More interesting, however, is that many questions are openly ideological. This is interesting because the test strongly encourages us to treat ideology as a fact. So according to the test it is just as true that “you must treat everyone equally, regardless of sex, race, age, religion, disability, class or sexual orientation”, as it is true that “the capital city of Scotland is Edinburgh” or that “the Speaker is chosen by other MPs in a secret ballot”. But can we really say that this is true? Is that a moral fact? Universally acknowledged?

What about this one? “Residents who do not respect the law should not expect to be allowed to become permanent residents in the UK.” In what sense exactly is it true that such residents “should not be expected to be allowed”? What a curious phrasing! What kind of “should” is that? Prudential, moral, or what? And who does the expecting? It sounds more like a threat than a statement.

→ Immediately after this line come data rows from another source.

===== src/hw/btd_pkg.sv =====
// constants, types and helpers for the bus trace and trigger unit
// How it works
// eight-word capture FIFO for address or data
// two 16-bit comparators, per-comparator direction qualifier
// opcode tracking: trigger only on executed opcode
// range modes: inside or outside A..B
// no matching during serial debug accesses
// comparator A always watches CPU address; with opcode_track_en set, the code compares exec_addr instead of cpu_addr
// comparator B watches address or data
// data compare uses write bus when A qualifies writes
// match breaks, stores data, begins or ends trace
// word count follows every stored word
// early halt realigns stored words by one; the code instead sets the read pointer to wr_q minus the word count
// readout in capture order
// serial debug controller reaches controls and FIFO
// controls also mapped in user register space
// operator configures, arms, then reads FIFO
// capture only while armed, stop when full except in end-trace mode, which overwrites the oldest word
package btd_pkg;
    localparam int ADDR_W = 16;
    localparam int DATA_W = 8;
    localparam int FIFO_DEPTH = 8;
    localparam int PTR_W = 3;
    localparam int CNT_W = 4;
    localparam logic [CNT_W-1:0] CNT_FULL = 4'h8;
    localparam logic [CNT_W-1:0] CNT_RESET = 4'h0;
    localparam logic [PTR_W-1:0] PTR_RESET = 3'h0;
    localparam logic [ADDR_W-1:0] WORD_RESET = 16'h0000;

    // trigger modes
    localparam logic [2:0] MODE_A_ONLY = 3'h0;
    localparam logic [2:0] MODE_A_OR_B = 3'h1;
    localparam logic [2:0] MODE_A_AND_B = 3'h2;
    localparam logic [2:0] MODE_A_AND_BDATA = 3'h3;
    localparam logic [2:0] MODE_A_AND_NOT_BDATA = 3'h4;
    localparam logic [2:0] MODE_INSIDE = 3'h5;
    localparam logic [2:0] MODE_OUTSIDE = 3'h6;

    // what a qualified match does
    localparam logic [1:0] ACT_BREAK = 2'h0;
    localparam logic [1:0] ACT_STORE_DATA = 2'h1;
    localparam logic [1:0] ACT_BEGIN_TRACE = 2'h2;
    localparam logic [1:0] ACT_END_TRACE = 2'h3;

    typedef enum logic [3:0] {
        ST_IDLE = 4'h1,
        ST_ARMED = 4'h2,
        ST_TRACE = 4'h4,
        ST_DONE = 4'h8
    } btd_state_type;

    // direction qualifier: sel 1 = read, 0 = write; rw 1 = read
    function automatic logic btd_dir_ok(input logic en, input logic sel, input logic rw);
        btd_dir_ok = !en || (rw == sel);
    endfunction
endpackage


===== src/hw/btd_trace_unit.sv =====
// bus trace and trigger unit: comparators, trigger sequencer, capture FIFO
`timescale 1ns/1ps
module btd_trace_unit
    import btd_pkg::*;
(
    input wire logic sys_clk,
    input wire logic rst,
    input wire logic [btd_pkg::ADDR_W-1:0] cpu_addr,
    input wire logic [btd_pkg::DATA_W-1:0] cpu_wdata,
    input wire logic [btd_pkg::DATA_W-1:0] cpu_rdata,
    input wire logic cpu_rw,
    input wire logic cpu_access,
    input wire logic exec_valid,
    input wire logic [btd_pkg::ADDR_W-1:0] exec_addr,
    input wire logic cof_valid,
    input wire logic [btd_pkg::ADDR_W-1:0] cof_addr,
    input wire logic serial_debug_access,
    input wire logic arm,
    input wire logic [2:0] trig_mode,
    input wire logic [1:0] trig_action,
    input wire logic opcode_track_en,
    input wire logic [btd_pkg::ADDR_W-1:0] comp_a_value,
    input wire logic [btd_pkg::ADDR_W-1:0] comp_b_value,
    input wire logic dir_qual_enable_a,
    input wire logic dir_select_a,
    input wire logic dir_qual_enable_b,
    input wire logic dir_select_b,
    input wire logic fifo_rd,
    output logic [btd_pkg::ADDR_W-1:0] fifo_rd_data,
    output logic [btd_pkg::CNT_W-1:0] fifo_word_count,
    output logic brk_req,
    output logic trace_armed,
    output logic capture_done
);
    import btd_pkg::*;

    btd_state_type st_q, st_d;
    logic arm_q, arm_d;
    logic [PTR_W-1:0] wr_q, wr_d, rd_q, rd_d;
    logic [CNT_W-1:0] cnt_q, cnt_d;
    logic brk_q, brk_d;
    logic [ADDR_W-1:0] rdata_q, rdata_d;
    logic [ADDR_W-1:0] mem_q [FIFO_DEPTH];

    logic [ADDR_W-1:0] cmp_addr;
    logic cmp_valid;
    logic [DATA_W-1:0] b_data;
    logic a_hit, b_hit, bd_hit, in_range, dir_a, dir_b;
    logic match;
    logic push, pop;
    logic [ADDR_W-1:0] push_data;

    // comparator front end
    always_comb
    begin
        cmp_addr = opcode_track_en ? exec_addr : cpu_addr;
        cmp_valid = opcode_track_en ? exec_valid : cpu_access;
        dir_a = opcode_track_en || btd_dir_ok(dir_qual_enable_a, dir_select_a, cpu_rw);
        dir_b = opcode_track_en || btd_dir_ok(dir_qual_enable_b, dir_select_b, cpu_rw);
        b_data = (dir_qual_enable_a && !dir_select_a) ? cpu_wdata : cpu_rdata;
        a_hit = (cmp_addr == comp_a_value) && dir_a;
        b_hit = (cmp_addr == comp_b_value) && dir_b;
        bd_hit = (b_data == comp_b_value[DATA_W-1:0]) && dir_b;
        in_range = (cmp_addr >= comp_a_value) && (cmp_addr <= comp_b_value);
        match = 1'b0;
        case (trig_mode)
            MODE_A_ONLY: match = a_hit;
            MODE_A_OR_B: match = a_hit || b_hit;
            MODE_A_AND_B: match = a_hit && b_hit;
            MODE_A_AND_BDATA: match = a_hit && bd_hit;
            MODE_A_AND_NOT_BDATA: match = a_hit && !bd_hit;
            MODE_INSIDE: match = in_range && dir_a;
            MODE_OUTSIDE: match = !in_range && dir_a;
            default: match = 1'b0;
        endcase
        match = match && cmp_valid && !serial_debug_access;
    end

    // trigger sequencer and FIFO bookkeeping
    always_comb
    begin
        st_d = st_q;
        arm_d = arm;
        wr_d = wr_q;
        rd_d = rd_q;
        cnt_d = cnt_q;
        brk_d = 1'b0;
        rdata_d = rdata_q;
        push = 1'b0;
        push_data = WORD_RESET;
        pop = fifo_rd && (cnt_q != CNT_RESET);
        if (pop)
        begin
            rdata_d = mem_q[rd_q];
            rd_d = rd_q + 3'h1;
            cnt_d = cnt_q - 4'h1;
        end
        if (!arm && st_q != ST_IDLE)
        begin
            st_d = ST_IDLE;
            if (st_q != ST_DONE && cnt_q < CNT_FULL)
            begin
                rd_d = wr_q - cnt_q[PTR_W-1:0];
            end
        end
        else
        begin
            case (st_q)
                ST_IDLE:
                begin
                    if (arm && !arm_q)
                    begin
                        st_d = ST_ARMED;
                        wr_d = PTR_RESET;
                        rd_d = PTR_RESET;
                        cnt_d = CNT_RESET;
                    end
                end
                ST_ARMED:
                begin
                    if (match)
                    begin
                        case (trig_action)
                            ACT_BREAK:
                            begin
                                brk_d = 1'b1;
                                st_d = ST_DONE;
                            end
                            ACT_STORE_DATA:
                            begin
                                push = 1'b1;
                                push_data = {8'h00, b_data};
                            end
                            ACT_BEGIN_TRACE: st_d = ST_TRACE;
                            default: st_d = ST_DONE;
                        endcase
                    end
                    else if (trig_action == ACT_END_TRACE && cof_valid)
                    begin
                        push = 1'b1;
                        push_data = cof_addr;
                    end
                end
                ST_TRACE:
                begin
                    if (cof_valid)
                    begin
                        push = 1'b1;
                        push_data = cof_addr;
                    end
                end
                ST_DONE: st_d = ST_DONE;
                default: st_d = ST_IDLE;
            endcase
            if (push)
            begin
                wr_d = wr_q + 3'h1;
                if (cnt_d == CNT_FULL)
                begin
                    rd_d = rd_d + 3'h1;
                end
                else
                begin
                    cnt_d = cnt_d + 4'h1;
                end
                if (trig_action != ACT_END_TRACE && cnt_d == CNT_FULL)
                begin
                    st_d = ST_DONE;
                end
            end
        end
    end

    always_ff @(posedge sys_clk)
    begin
        if (rst)
        begin
            st_q <= ST_IDLE;
            arm_q <= 1'b0;
            wr_q <= PTR_RESET;
            rd_q <= PTR_RESET;
            cnt_q <= CNT_RESET;
            brk_q <= 1'b0;
            rdata_q <= WORD_RESET;
        end
        else
        begin
            st_q <= st_d;
            arm_q <= arm_d;
            wr_q <= wr_d;
            rd_q <= rd_d;
            cnt_q <= cnt_d;
            brk_q <= brk_d;
            rdata_q <= rdata_d;
        end
    end

    // storage has no reset; count marks the valid words
    always_ff @(posedge sys_clk)
    begin
        if (push)
        begin
            mem_q[wr_q] <= push_data;
        end
    end

    assign fifo_rd_data = rdata_q;
    assign fifo_word_count = cnt_q;
    assign brk_req = brk_q;
    assign trace_armed = (st_q != ST_IDLE);
    assign capture_done = (st_q == ST_DONE);

    AST_COUNT_LIMIT:
        assert property (@(posedge sys_clk) disable iff (rst) cnt_q <= CNT_FULL)
        else $error("fifo word count above depth");

    AST_SERIAL_SUPPRESS:
        assert property (@(posedge sys_clk) disable iff (rst) serial_debug_access |-> !match)
        else $error("match during serial debug access");

    AST_TRACK_EXEC:
        assert property (@(posedge sys_clk) disable iff (rst)
            (opcode_track_en && !exec_valid) |-> !match)
        else $error("tracked match without executed opcode");

    AST_A_ADDR:
        assert property (@(posedge sys_clk) disable iff (rst)
            (trig_mode == MODE_A_ONLY && !opcode_track_en && cpu_access && !serial_debug_access
             && !dir_qual_enable_a && cpu_addr == comp_a_value) |-> match)
        else $error("comparator A missed address");

    AST_B_ADDR:
        assert property (@(posedge sys_clk) disable iff (rst)
            (trig_mode == MODE_A_OR_B && !opcode_track_en && cpu_access && !serial_debug_access
             && !dir_qual_enable_b && cpu_addr == comp_b_value) |-> match)
        else $error("comparator B missed address");

    AST_WDATA_SEL:
        assert property (@(posedge sys_clk) disable iff (rst)
            (dir_qual_enable_a && !dir_select_a) |-> b_data == cpu_wdata)
        else $error("data compare not on write bus");

    AST_RANGE_LOW:
        assert property (@(posedge sys_clk) disable iff (rst)
            (trig_mode == MODE_INSIDE && !opcode_track_en && cpu_addr < comp_a_value)
            |-> !match)
        else $error("inside range fired below lower bound");

    AST_BREAK_CAUSE:
        assert property (@(posedge sys_clk) disable iff (rst)
            (st_q == ST_ARMED && arm && match && trig_action == ACT_BREAK)
            |=> brk_req && capture_done)
        else $error("breakpoint not raised on match");

    AST_COUNT_UP:
        assert property (@(posedge sys_clk) disable iff (rst)
            (push && !pop && cnt_q < 4'h7 && arm) |=> cnt_q == $past(cnt_q) + 4'h1)
        else $error("word count did not follow store");

    AST_IDLE_NO_STORE:
        assert property (@(posedge sys_clk) disable iff (rst)
            (st_q == ST_IDLE) |-> !push)
        else $error("capture while disarmed");

    AST_READ_ORDER:
        assert property (@(posedge sys_clk) disable iff (rst)
            pop |=> fifo_rd_data == $past(mem_q[rd_q]) && fifo_word_count == $past(cnt_q) - 4'h1
                    || $past(push))
        else $error("readout not in capture order");
endmodule // btd_trace_unit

Or consider this one: “When you move into a new house or apartment, introduce yourself to the people who live near you so they can help you.” This is supposed to be the correct answer. The alternatives, to “warn the people who live near you so they do not bang on the walls” or “do not play music”, are seen as incorrect, even though they are not even statements. “A fundamental principle of British life is participating in your community.” Is it really? In what way? Is there an official list of fundamental principles issued by the government, to which “participating in one’s community” belongs? Is “British life” an agent who can act on principles? Do all British people participate in their community? Never mind: for the purpose of the British Citizenship test, the existence of such a principle is to be treated as a fact.

And finally, perhaps the clumsiest and most conspicuous piece of ideology: “All terrorist groups try to radicalize and recruit people to their cause.” Do they really? Is that an empirical fact? Or part of the definition of what it means for a group to be terrorist? Can there not be a terrorist group that does not try to recruit people to their cause? And why would that be something that I needed to know in order to qualify for life in the UK? Suppose that I was of the (allegedly incorrect) opinion that not all terrorist groups tried to recruit people to their cause. Would I then be more likely to commit acts of terrorism myself, or more likely to sympathise with terrorist groups? Or would somebody with terrorist tendencies be more likely to deny the truth of that statement, so that those who did so could easily be weeded out as dangerous and therefore unfit to become a British citizen?